Statistically significant differences in the thickness of the skeleton between premenopausal and postmenopausal women with breast cancer are an unusual finding which has previously not been described in the literature. Compared to healthy individuals, breast cancer women had elevated widths of the wrist, elbow, knee, arm, and ankle and a bigger thorax. The most substantial event during menopausal transition is decreasing ovarian activity resulting in deficient estrogen levels. The latter causes many menopausal symptoms such as a loss of bone mass [25]. It is highly probable that in overweight women this situation is inverted. Constant higher estrogen exposure during lifetime contributes to faster bone maturation which begins in adolescence. There is also an impact of the elevated level of IGF-1 (one of the mitogenic factors) [26]. In adults, estrogen diminishes bone resorption by inhibition of osteoclasts.

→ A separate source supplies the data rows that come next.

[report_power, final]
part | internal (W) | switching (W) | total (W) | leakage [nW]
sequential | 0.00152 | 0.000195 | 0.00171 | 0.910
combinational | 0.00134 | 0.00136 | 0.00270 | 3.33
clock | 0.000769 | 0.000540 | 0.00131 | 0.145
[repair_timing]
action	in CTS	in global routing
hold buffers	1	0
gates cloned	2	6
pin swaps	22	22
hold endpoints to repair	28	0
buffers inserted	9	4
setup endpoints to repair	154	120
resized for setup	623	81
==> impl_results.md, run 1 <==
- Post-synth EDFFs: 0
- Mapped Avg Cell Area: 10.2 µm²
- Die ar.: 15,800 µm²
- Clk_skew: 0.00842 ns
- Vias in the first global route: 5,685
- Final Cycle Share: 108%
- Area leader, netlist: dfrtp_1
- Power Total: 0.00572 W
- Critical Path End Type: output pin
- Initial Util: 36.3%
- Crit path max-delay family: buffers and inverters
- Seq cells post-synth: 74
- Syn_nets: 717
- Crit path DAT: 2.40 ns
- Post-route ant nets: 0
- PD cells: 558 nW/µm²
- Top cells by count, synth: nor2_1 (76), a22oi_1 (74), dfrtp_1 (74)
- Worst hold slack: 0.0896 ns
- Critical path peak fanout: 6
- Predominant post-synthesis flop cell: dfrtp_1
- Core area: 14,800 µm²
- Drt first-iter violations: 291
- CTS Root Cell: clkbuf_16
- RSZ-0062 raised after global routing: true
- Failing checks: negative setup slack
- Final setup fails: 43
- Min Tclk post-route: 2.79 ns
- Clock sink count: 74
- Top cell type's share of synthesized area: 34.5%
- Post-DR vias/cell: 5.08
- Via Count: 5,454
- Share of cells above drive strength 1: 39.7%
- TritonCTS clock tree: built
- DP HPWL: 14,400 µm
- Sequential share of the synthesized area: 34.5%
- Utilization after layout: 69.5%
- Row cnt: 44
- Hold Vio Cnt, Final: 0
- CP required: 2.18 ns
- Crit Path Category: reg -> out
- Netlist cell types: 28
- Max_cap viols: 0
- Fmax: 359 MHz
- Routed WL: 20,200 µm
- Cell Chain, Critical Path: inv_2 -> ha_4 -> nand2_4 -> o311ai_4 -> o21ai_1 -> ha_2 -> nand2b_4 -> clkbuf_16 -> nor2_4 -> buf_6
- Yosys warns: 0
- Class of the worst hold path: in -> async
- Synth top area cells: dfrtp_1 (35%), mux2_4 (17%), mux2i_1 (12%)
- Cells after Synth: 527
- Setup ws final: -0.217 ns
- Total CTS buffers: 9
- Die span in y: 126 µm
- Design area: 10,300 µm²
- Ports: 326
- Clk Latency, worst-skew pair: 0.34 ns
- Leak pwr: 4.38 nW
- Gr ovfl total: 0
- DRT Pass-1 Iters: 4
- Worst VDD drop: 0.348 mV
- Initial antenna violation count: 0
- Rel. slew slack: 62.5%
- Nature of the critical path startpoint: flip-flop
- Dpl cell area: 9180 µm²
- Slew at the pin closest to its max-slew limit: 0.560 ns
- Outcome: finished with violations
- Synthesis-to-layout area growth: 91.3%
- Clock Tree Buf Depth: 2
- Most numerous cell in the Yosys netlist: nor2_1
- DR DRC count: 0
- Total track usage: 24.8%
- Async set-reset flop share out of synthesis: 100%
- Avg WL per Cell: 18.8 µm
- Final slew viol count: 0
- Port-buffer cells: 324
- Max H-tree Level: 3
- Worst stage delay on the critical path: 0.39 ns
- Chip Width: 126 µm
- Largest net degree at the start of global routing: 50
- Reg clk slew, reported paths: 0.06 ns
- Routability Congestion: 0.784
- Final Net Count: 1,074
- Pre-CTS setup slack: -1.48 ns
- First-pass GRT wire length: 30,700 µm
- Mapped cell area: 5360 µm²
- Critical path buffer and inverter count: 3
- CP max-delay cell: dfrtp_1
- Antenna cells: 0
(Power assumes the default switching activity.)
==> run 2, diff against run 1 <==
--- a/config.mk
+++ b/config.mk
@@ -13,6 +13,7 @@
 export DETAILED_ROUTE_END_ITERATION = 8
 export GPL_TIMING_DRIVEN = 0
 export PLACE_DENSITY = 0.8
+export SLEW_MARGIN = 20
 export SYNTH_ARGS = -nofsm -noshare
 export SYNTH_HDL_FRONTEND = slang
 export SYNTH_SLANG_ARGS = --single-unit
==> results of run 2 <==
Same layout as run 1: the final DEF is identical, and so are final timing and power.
`src/rtl/branch_resolve.sv`:
```
// Resolves beq/bne/jr in ID using forwarded operands; holds PC and IF/ID during hazard stalls.
// Latency: resolve in cycle N -> registered pc_redirect/ifid_flush pulse in cycle N+1 (2-cycle taken penalty).
// Backpressure: stall_j on a control instruction holds PC/IF/ID and bubbles ID/EX until it drops.
module branch_resolve #(
    parameter int DATA_W    = 32,
    parameter int ADDR_W    = 32,
    parameter int STALL_MAX = 3
) (
    input  logic              clk,
    input  logic              rst,
    input  logic              id_valid,
    input  logic              id_branch,
    input  logic              id_bne,
    input  logic              id_jumpr,
    input  logic [ADDR_W-1:0] id_pc_plus4,
    input  logic [15:0]       id_imm,
    input  logic [DATA_W-1:0] rs_data,
    input  logic [DATA_W-1:0] rt_data,
    input  logic [DATA_W-1:0] exmem_alu_result,
    input  logic [1:0]        fwd_ja,
    input  logic [1:0]        fwd_jb,
    input  logic              stall_j,
    output logic              pc_hold,
    output logic              ifid_hold,
    output logic              idex_bubble,
    output logic              pc_redirect,
    output logic [ADDR_W-1:0] pc_target,
    output logic              ifid_flush,
    output logic              stall_overflow,
    output logic [15:0]       taken_count
);

    // Counter must be able to hold STALL_MAX+1, its saturation value.
    localparam int CNT_W = $clog2(STALL_MAX + 2);

    typedef enum logic [1:0] {
        IDLE     = 2'd0,
        STALL    = 2'd1,
        REDIRECT = 2'd2
    } state_t;

    state_t            state_q, state_d;
    logic [CNT_W-1:0]  stall_cnt_q, stall_cnt_d;
    logic [ADDR_W-1:0] pc_target_q, pc_target_d;
    logic              stall_overflow_q, stall_overflow_d;
    logic [15:0]       taken_count_q, taken_count_d;

    logic              ctl;
    logic              is_jr;
    logic [DATA_W-1:0] op_a;
    logic [DATA_W-1:0] op_b;
    logic              taken;
    logic [ADDR_W-1:0] br_offset;
    logic [ADDR_W-1:0] target;
    logic              in_id_state;
    logic              hold;
    logic              resolve;

    // Operand selection and branch/jump evaluation; jr wins if both decode bits are set.
    always_comb begin
        ctl       = id_valid & (id_branch | id_jumpr);
        is_jr     = id_jumpr;
        // Only encoding 01 forwards; 1x falls back to the register file.
        op_a      = (fwd_ja == 2'b01) ? exmem_alu_result : rs_data;
        op_b      = (fwd_jb == 2'b01) ? exmem_alu_result : rt_data;
        br_offset = {{(ADDR_W-16){id_imm[15]}}, id_imm} << 2;
        if (is_jr) begin
            taken  = 1'b1;
            target = op_a[ADDR_W-1:0];
        end else begin
            taken  = id_bne ? (op_a != op_b) : (op_a == op_b);
            target = id_pc_plus4 + br_offset;
        end
    end

    // Hold is only meaningful while the ID slot is live; the REDIRECT cycle ignores ID.
    always_comb begin
        in_id_state = (state_q == IDLE) || (state_q == STALL);
        hold        = in_id_state & ctl & stall_j;
    end

    // Next-state logic: stall tracking, resolve, target latch and taken counter.
    always_comb begin
        state_d          = state_q;
        stall_cnt_d      = stall_cnt_q;
        pc_target_d      = pc_target_q;
        stall_overflow_d = stall_overflow_q;
        taken_count_d    = taken_count_q;
        resolve          = 1'b0;

        case (state_q)
            IDLE: begin
                if (ctl) begin
                    if (stall_j) begin
                        state_d     = STALL;
                        stall_cnt_d = CNT_W'(1);
                    end else begin
                        resolve = 1'b1;
                    end
                end
            end
            STALL: begin
                if (!ctl) begin
                    // Instruction vanished from ID while waiting: abandon, no redirect.
                    state_d     = IDLE;
                    stall_cnt_d = '0;
                end else if (stall_j) begin
                    if (stall_cnt_q >= CNT_W'(STALL_MAX)) begin
                        stall_overflow_d = 1'b1;
                    end
                    if (stall_cnt_q < CNT_W'(STALL_MAX + 1)) begin
                        stall_cnt_d = stall_cnt_q + CNT_W'(1);
                    end
                end else begin
                    resolve     = 1'b1;
                    stall_cnt_d = '0;
                end
            end
            REDIRECT: begin
                state_d = IDLE;
            end
            default: begin
                state_d     = IDLE;
                stall_cnt_d = '0;
            end
        endcase

        if (resolve) begin
            pc_target_d = target;
            if (taken) begin
                state_d = REDIRECT;
                if (taken_count_q != 16'hFFFF) begin
                    taken_count_d = taken_count_q + 16'd1;
                end
            end else begin
                state_d = IDLE;
            end
        end
    end

    // State and status registers with synchronous reset.
    always_ff @(posedge clk) begin
        if (rst) begin
            state_q          <= IDLE;
            stall_cnt_q      <= '0;
            pc_target_q      <= '0;
            stall_overflow_q <= 1'b0;
            taken_count_q    <= '0;
        end else begin
            state_q          <= state_d;
            stall_cnt_q      <= stall_cnt_d;
            pc_target_q      <= pc_target_d;
            stall_overflow_q <= stall_overflow_d;
            taken_count_q    <= taken_count_d;
        end
    end

    // Outputs are forced low while rst is high, even before the reset edge lands.
    always_comb begin
        pc_hold        = ~rst & hold;
        ifid_hold      = ~rst & hold;
        // Bubble also squashes the wrong-path instruction sitting in ID during REDIRECT.
        idex_bubble    = ~rst & (hold | (state_q == REDIRECT));
        pc_redirect    = ~rst & (state_q == REDIRECT);
        ifid_flush     = ~rst & (state_q == REDIRECT);
        pc_target      = rst ? '0 : pc_target_q;
        stall_overflow = ~rst & stall_overflow_q;
        taken_count    = rst ? '0 : taken_count_q;
    end

endmodule
```
`config.mk`:
```
export PLATFORM = sky130hd
export DESIGN_NAME = branch_resolve
export DESIGN_NICKNAME = d
export VERILOG_FILES = /design/src/rtl/branch_resolve.sv
export SDC_FILE = /design/constraint.sdc
export NUM_CORES = 1
export LEC_CHECK = 0
export ABC_CLOCK_PERIOD_IN_PS = 6800
export CAP_MARGIN = 0
export CORE_MARGIN = 4
export CORE_UTILIZATION = 51
export CTS_CLUSTER_SIZE = 12
export DETAILED_ROUTE_END_ITERATION = 10
export PLACE_DENSITY = 0.95
export SETUP_SLACK_MARGIN = 0.2
export SYNTH_ARGS = -nofsm -noshare
export SYNTH_HDL_FRONTEND = slang
export SYNTH_SLANG_ARGS = --single-unit
export TNS_END_PERCENT = 100
```
`constraint.sdc`:
```
create_clock -name clk -period 6.8 [get_ports clk]
set_input_delay 1.36 -clock clk [delete_from_list [all_inputs] [get_ports clk]]
set_output_delay 1.36 -clock clk [all_outputs]
set_load 0.05 [all_outputs]
```
**Word level (Yosys, flattened, before mapping)**

Cells that the tools add are included.

- Reductions and logical operators: 7
- Bitwise logic cells: 11
- Mux-type cells: 22
- Order comparisons: 2
- $add $sub $neg: 3
- Eq/ne operators: 13

Operators by type and width:

| operator | number |
|---|---|
| $mux W32 | 4 |
| $add A32 B32 Y32 | 1 |
| $eq A32 B32 Y1 | 1 |
| $ne A32 B32 Y1 | 1 |
| $add A16 B1 Y16 const B | 1 |
| $mux W16 | 1 |
| $ne A16 B16 Y1 const B | 1 |
| $mux W3 | 5 |
| $mux W2 | 5 |
| $ne A3 B3 Y1 const B | 3 |
| $pmux W3 S3 | 1 |
| $reduce_and A4 Y1 | 2 |
| $and A1 B1 Y1 | 7 |
| $eq A2 B1 Y1 const B | 3 |
| $reduce_and A3 Y1 | 2 |
| $mux W1 | 5 |
| $ne A2 B2 Y1 const B | 2 |
| $ne A4 B3 Y1 const B | 1 |
| $pmux W2 S2 | 1 |
| $add A3 B1 Y3 const B | 1 |
| $ge A3 B2 Y1 const B | 1 |
| $lt A3 B3 Y1 const B | 1 |
| $eq A2 B2 Y1 const B | 1 |
| $logic_not A2 Y1 | 1 |
| other kinds (4) | 6 |

- Word-level logic and storage cells: 63
- Input bits: 155
- Bits in registers: 54

**Logic depth before layout (Yosys ltp)**

Gate-level depths: netlist of run 1.

- Word-level depth: 7
- Gate-level depth with buffers: 13
- Mapped depth without buffers: 11

**Worst setup path before layout of run 1**

No wires, ideal clock.

- Path type: input-to-output
- Start: in rst
- End: out idex_bubble
- Required time: 5.440 ns
- Arrival time: 3.128 ns
- Stages on the path: 3
- Path buffers: 1
- Path slack: 2.312 ns
- Path through: clkbuf_1 nor3_1 or2_2

- Cells in the longest elaborated chain, start to end: 2

Ends and longest elaborated chain:

| item | RTL line | source |
|---|---|---|
| start: declaration | 10 | `input logic rst,` |
| $not A1 Y1 | 163 | `idex_bubble = ~rst & (hold \| (state_q == REDIRECT));` |
| $and A1 B1 Y1 | 163 |  |
| end: declaration | 25 | `output logic idex_bubble,` |

Every way passes these cells.

**Worst setup path after layout of run 1**

- Start: in fwd_ja[1]
- End: reg taken_count_q[15]

- Cells in the longest elaborated chain, start to end: 6
- Elaborated cells between the ends (all ways): 7
- Those cells by class: eq/ne (3); mux (3); reduce/logical (1)

Ends and longest elaborated chain:

| item | RTL line | source |
|---|---|---|
| start: declaration | 20 | `input logic [1:0] fwd_ja,` |
| $eq A2 B1 Y1 (*) | 64 | `op_a = (fwd_ja == 2'b01) ? exmem_alu_result : rs_data;` |
| $mux W32 (*) | 64 |  |
| $eq A32 B32 Y1 / $ne A32 B32 Y1 (equally long branches) | 71 | `taken = id_bne ? (op_a != op_b) : (op_a == op_b);` |
| $mux W1 (*) | 71 |  |
| $mux W1 (*) | 67 | `if (is_jr) begin` |
| $reduce_and A3 Y1 (no source line) (*) | n/a |  |
| end signal: assignment | 154 | `taken_count_q <= taken_count_d;` |
| end: declaration | 46 | `logic [15:0] taken_count_q, taken_count_d;` |

Every way passes the cells marked *; elsewhere a longest branch is shown, timed or not.
A chain may end at the register's enable or synchronous reset.

==> results of run 1 <==
-- cell type report --
class / instances / share of cell area
inverter: 34 / 0.0157
clock inverter: 2 / 0.00200
tap: 143 / 0.0220
clock buffer: 6 / 0.0171
timing repair buffer: 217 / 0.263
multi-input combinational: 655 / 0.547
sequential: 54 / 0.133
-- power by group through the flow --
stage / Clock [mW] / Sequential (mW) / Combinational (mW)
after floorplan: 0 / 0.341 / 0.294
after global placement: 0 / 0.343 / 0.465
after detailed placement: 0 / 0.344 / 0.473
after CTS: 0.273 / 0.336 / 0.476
after global routing: 0.286 / 0.338 / 0.521
final: 0.273 / 0.336 / 0.483
-- metrics by stage --
stage,hold WS [ps],worst slack [ps],cell area (sq um),power (mW),std cells
global placement,437,1510,7980,0.808,1103
detailed placement,442,1330,7980,0.817,1103
global route,477,1350,8140,1.14,1111
finish,449,1550,8140,1.09,1111
CTS,451,1650,8140,1.09,1111
floorplan,427,2310,5970,0.636,804
-- cells by family (layout without fill, tap and decap cells) --
group                    after synthesis  after routing  synth area share
multiplexers                          35             35            0.0614
buffers and inverters                 95            259            0.0748
XOR/XNOR                              60             60            0.0880
AO/OA/AOI/OAI                        259            259             0.298
adder cells (fa/ha/maj)               33             33            0.0704
flip-flops                            54             54             0.181
AND/OR/NAND/NOR                      268            268             0.226
-- layer usage --
layer / global-route usage / vias up / wire length [um]
li1: - / 3295 / -
met1: 0.360 / 3207 / 8070
met2: 0.483 / 383 / 9550
met3: 0.0518 / 50 / 2140
met4: 0.108 / 2 / 710
met5: 0 / - / 13
-- flip-flops by register name, indices dropped and copies added (netlist names) --
signal and cells:
stall_overflow_q 1, state_q 2, stall_cnt_q 3, taken_count_q 16, pc_target_q 32
-- cells in the final DEF (no fill, tap or decap), types with 30 or more instances in the layout --
cell type        count
a21oi_1             67
clkdlybuf4s50_1    206
nor2_1              44
dfxtp_1             54
nand2_1             80
inv_1               33
o21ai_0             30
nor2b_1             47
ha_1                32
xnor2_1             31
-- worst max-delay path, stage by stage --
cell             delay, ps
clkdlybuf4s50_1        460
nand2b_4               490
nor2_2                 920
a211oi_1               100
a2111oi_0              540
nand4_1                250
nor4_2                 220
nor3b_2                 80
buf_4                  230
nor4_1                 370
mux2_2                 380
-- worst max path at each step --
stage	start	end	slack, ps
5_1_grt	fwd_ja[1]	taken_count_q[2]	1350
3_3_place_gp	fwd_ja[1]	taken_count_q[2]	1510
4_1_cts	fwd_ja[1]	taken_count_q[15]	1650
3_5_place_dp	fwd_ja[1]	taken_count_q[15]	1330
2_1_floorplan	rst	idex_bubble	2310
6_report	fwd_ja[1]	taken_count_q[15]	1550
==> metrics, run 1 <==
post-DP HPWL 16000 um; Setup Fix Bufs, Post-CTS 0; Post-CTS Resized 0; slew margin rel. 0.118; sw frac 0.358; Worst Clk Skew between 7 and 8 ps; Cell Area, Synth 5970 sq um; register area share after synthesis 0.181; R2R depth 7; CTS HTree Levels 2; io pins 209; most frequent cells after synthesis nand2_1, a21oi_1, dfxtp_1, nor2b_1, nor2_1; layout net count 1155; Power Dens Cells 134 nW/um^2; chip width 116 um; Tmin final 5250 ps; CTS Buf Count 5; Final Hold Fails 0; FF-to-FF Start taken_count_q[5]; Mapped Cells 804; largest net degree at the start of global routing 67; row count 39; reg-to-reg slack, setup 4000 ps; critical path endpoint category register; ANT cells 0; RSZ-0062 raised after global routing false; Vias 6937; cell with the most instances after synthesis nand2_1; routed vias/inst around 6.2; CORE AREA around 11000 sq um; status finished, final reports clean; max frequency 191 MHz; total gr overflow 0; internal power roughly 700 uW; Clk Latency, worst-skew pair 290 ps; sequential standard cell area 1080 sq um; critical path class in2reg; Finished Core Util 0.712; die height about 120 um; Crit path required time ~7000 ps; VDD IR max roughly 90 uV; Tcrit/Tclk final 0.772; FF-to-FF End taken_count_q[15]; CP startpoint kind input pin; HP Start pc_target_q[0]; Mapped Nets 992; share of layout cells above drive strength 1 0.0496; number of synthesized register bits 54; Die ar. between 10000 and 15000 sq um; Synth Flop Type dfxtp_1; vias in the first global route 6283; root buffer cell clkbuf_16; Layout fillers 884; antenna viol nets, final 0; Slew Viols, Final 0; sw power between 300 and 400 uW; multi-input logic area 4450 sq um; maxcap violations 0; top cells by area, synth dfxtp_1, ha_1, a21oi_1, nand2_1, nor2b_1; post-synth top area share 0.181; drt pass-1 iters 6; CTS tree built; final setup violation count 0; Iter 0 DRT Violations 902; WHS Endpoint pc_target_q[0]; initial antenna violation count 1; hold_buf cts 0; first-pass GRT wire length 31100 um; Leakage Power roughly 3.2 nW; # DRC 0; Synth-to-Final Area Change 36.2%; RePlAce Congestion 0.944; Sequential Power Share 0.308; Worst Path Arrival around 5400 ps; FFs w/ async S/R, synth 0; Yosys warnings 0; Total Routing Usage GR 0.285; clk sinks 54; Max FO, Critical Path 66; post-synth cell types 62; Gate power share 0.442; Worst-path clk slew 80 ps; hold crit path type reg2reg; Max Root-Sink Buffers 2; Port Buffers 208; clock power share 0.250; Least-Margin Pin Slew 1310 ps; Post-Route WL 20500 um; wire per inst 18.4 um; Post-synth EDFFs 0; Starting Density 0.523; leading area contributor after synthesis dfxtp_1; setup_tns 0 ps; Syn Area/Cell 7.43 sq um; WHS Path Cells 2
(Power assumes the default switching activity.)
==> run 2: changes to the inputs <==
ABC_CLOCK_PERIOD_IN_PS = 5200   (was 6800)
CORE_UTILIZATION = 47   (was 51)
PLACE_DENSITY = 0.92   (was 0.95)
clock period = 5.2 ns   (was 6.8 ns; I/O delays follow)
==> run 2 against run 1 <==
Compared with the run above:
- sequential share of layout area is 0.11 points lower
- critical path type unchanged
- flip-flop and latch count stayed put
- utilization is 4.1 points lower
- worst hold slack better by 2.6 ps
==> metrics, run 2 (synthesized netlist as in run 1, its figures left out) <==
Crit path required time ~5400 ps; CTS tree built; WHS Endpoint pc_target_q[23]; Biggest register pc_target_q; row count 40; layout net count between 1000 and 1500; die height 121 um; max reg flops 32; chain of cells forming the critical path clkdlybuf4s50_1 -> nand2b_4 -> mux2i_1 -> xor2_1 -> nor4_1 -> nand4_1 -> nor4_2 -> nor3b_2 -> buf_4 -> nor4b_1 -> mux2_1; slew margin rel. 0.179; Layout fillers 1021; RSZ-0062 raised after global routing false; Max Root-Sink Buffers 2; critical path endpoint category register; wire per inst 17.7 um; Worst Path Arrival between 4000 and 5000 ps; total gr overflow 0; hold_buf cts 0; Leakage Power 3.18 nW; critical path class in2reg; sw power 499 uW; Final Hold Fails 0; CP startpoint kind input pin; Synth-to-Final Area Change 37.3%; final setup violation count 0; Vias 6844; ANT cells 0; Max FO, Critical Path 27; Power Dens Cells 171 nW/um^2; maxcap violations 0; Tcrit/Tclk final 0.857; post-DP HPWL ~16000 um; sw frac 0.355; Tmin final between 4000 and 5000 ps; routed vias/inst 5.99; largest registers pc_target_q (32), taken_count_q (16), stall_cnt_q (3); Worst Clk Skew 7.22 ps; Clk Latency, worst-skew pair about 290 ps; antenna viol nets, final 0; first-pass GRT wire length 31600 um; root buffer cell clkbuf_16; clk sinks 54; Slew Viols, Final 0; sequential standard cell area approximately 1100 sq um; clock power share 0.238; chip width 121 um; placed insts between 1000 and 1500; status finished, final reports clean; share of layout cells above drive strength 1 0.0544; Port Buffers 208; drt pass-1 iters 8; Starting Density 0.489; Iter 0 DRT Violations 693; CTS Buf Count 5; multi-input logic area 4450 sq um; initial antenna violation count 1; FF-to-FF Start taken_count_q[4]; Setup Fix Bufs, Post-CTS 0; setup_tns 0 ps; VDD IR max roughly 140 uV; Worst path max stage delay about 530 ps; internal power 906 uW; CP max-delay cell clkdlybuf4s50_1; non-filler cells, final 1142; RePlAce Congestion 0.973; worst path bufs/invs 2; Gate power share 0.449; R2R depth 7; commonest non-fill, non-tap cell in the layout clkdlybuf4s50_1; CTS HTree Levels 2; Total Routing Usage GR 0.265; WHS Path Cells 2; # DRC 0; io pins 209; vias in the first global route 6295; commonest non-fill, non-tap cells in the layout clkdlybuf4s50_1, nand2_1, a21oi_1; hold crit path type reg2reg; HP Start pc_target_q[23]; Post-Route WL 20200 um; Die ar. 14600 sq um; Least-Margin Pin Slew 1220 ps; max frequency 224 MHz; delay-heaviest family, CP simple AND/OR/NAND/NOR gates; FF-to-FF End taken_count_q[13]; CORE AREA ~12000 sq um; Post-CTS Resized 0; Worst-path clk slew 70 ps; largest net degree at the start of global routing 52; Sequential Power Share 0.313; reg-to-reg slack, setup 2510 ps
-- run 2: cell count changes in the layout (fill, tap and decap cells not counted), sizes merged --
cell  delta
buf      +6
-- run 2: worst max-delay path by stage --
stage	from	end	slack, ps	cells after the start
after floorplan	rst	idex_bubble	1350	3
after global routing	fwd_ja[0]	taken_count_q[2]	390	12
after detailed placement	fwd_ja[1]	taken_count_q[8]	540	11
after global placement	id_pc_plus4[2]	pc_target_q[30]	640	12
after CTS	fwd_ja[1]	taken_count_q[2]	800	11
final	fwd_ja[1]	taken_count_q[2]	750	11
-- run 2: layout make-up --
cell class,instances,share of cell area
flip-flops and latches,54,0.132
well taps,168,0.0256
clock buffers,6,0.0157
multi-input cells,655,0.543
clock inverters,2,0.00198
inverters,34,0.0156
repair buffers,223,0.266
-- run 2: layer usage --
layer / track usage / routed length [um]
met3: 0.0571 / 1690
met2: 0.442 / 9190
met4: 0.108 / 858
met1: 0.332 / 8490
met5: 0 / 8
-- run 2: tightest hold or removal path: stages, from the launching register on --
cell and delay [ps]:
dfxtp_1 310, nand2_1 50, a21oi_1 50
-- run 2: power by group through the flow --
| stage | sequential [mW] | combinational (mW) | clock, mW |
|---|---|---|---|
| 2_1_floorplan | 0.446 | 0.385 | 0 |
| 6_report | 0.440 | 0.631 | 0.334 |
| 5_1_grt | 0.442 | 0.686 | 0.354 |
| 4_1_cts | 0.440 | 0.625 | 0.338 |
| 3_5_place_dp | 0.449 | 0.621 | 0 |
| 3_3_place_gp | 0.448 | 0.611 | 0 |
-- run 2: metrics by stage --
step / util / hold WS [ps] / worst slack (ps) / area, sq um / power, mW
global placement: 0.660 / 434 / 641 / 8060 / 1.06
CTS: 0.672 / 449 / 801 / 8200 / 1.40
detailed placement: 0.660 / 440 / 543 / 8060 / 1.07
finish: 0.672 / 452 / 745 / 8200 / 1.40
floorplan: - / 427 / 1350 / 5970 / 0.831
global route: 0.672 / 474 / 389 / 8200 / 1.48
==> run 3: changes to the inputs <==
SLEW_MARGIN = 10   (was default)
==> results of run 3 <==
Same layout as run 2: the final DEF is identical, and so are final timing and power.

In overweight women with breast cancer, this effect is amplified by elevated levels of androgens which also have beneficial effects on bone tissue [27]. Androgens act either by conversion to estrogen via p450 aromatase enzyme complex or by directly binding to androgen receptors. Interestingly, androgens are responsible for the periosteal expansion of bones which may be a direct explanation of our findings [27]. However, it is necessary to mention that central obesity leading to metabolic complications and inflammation may be also associated with poor bone health [28].
Study limitations and future research
The anthropometric measures used in the present study have some limitations. Firstly, BMI is not a homogenous parameter especially in comparison to modern techniques used in order to assess fat distribution such as the following: dual-energy X-ray absorptiometry (DXA), bioelectrical impedance analysis (BIA), or air displacement plethysmography. It may be misleading in individuals with normal BMI but a high content of body fat. Secondly, WHR may be also an inadequate index as it is under the influence of confounding factors such as age-related variation in muscle mass and tone.
Anthropometric measurements may be miscalculated due to bias during examination (problems in taking some measurements, non-cooperative patients, etc.). The present results are confounded by variables such as differences in age between groups, different stage of the disease, and the method used for selecting the control group. Nonetheless, the present results highlight significant body parameter changes which could be of great value in assessing breast cancer risk.
The present study highlighted some interesting avenues of future research. The bone strengths between overweight breast cancer women are another area which has yet to be explored in depth. Furthermore, the influence of testosterone on breast tissue is an interesting issue particularly after consideration of its estrogen-independent role which merits further investigation.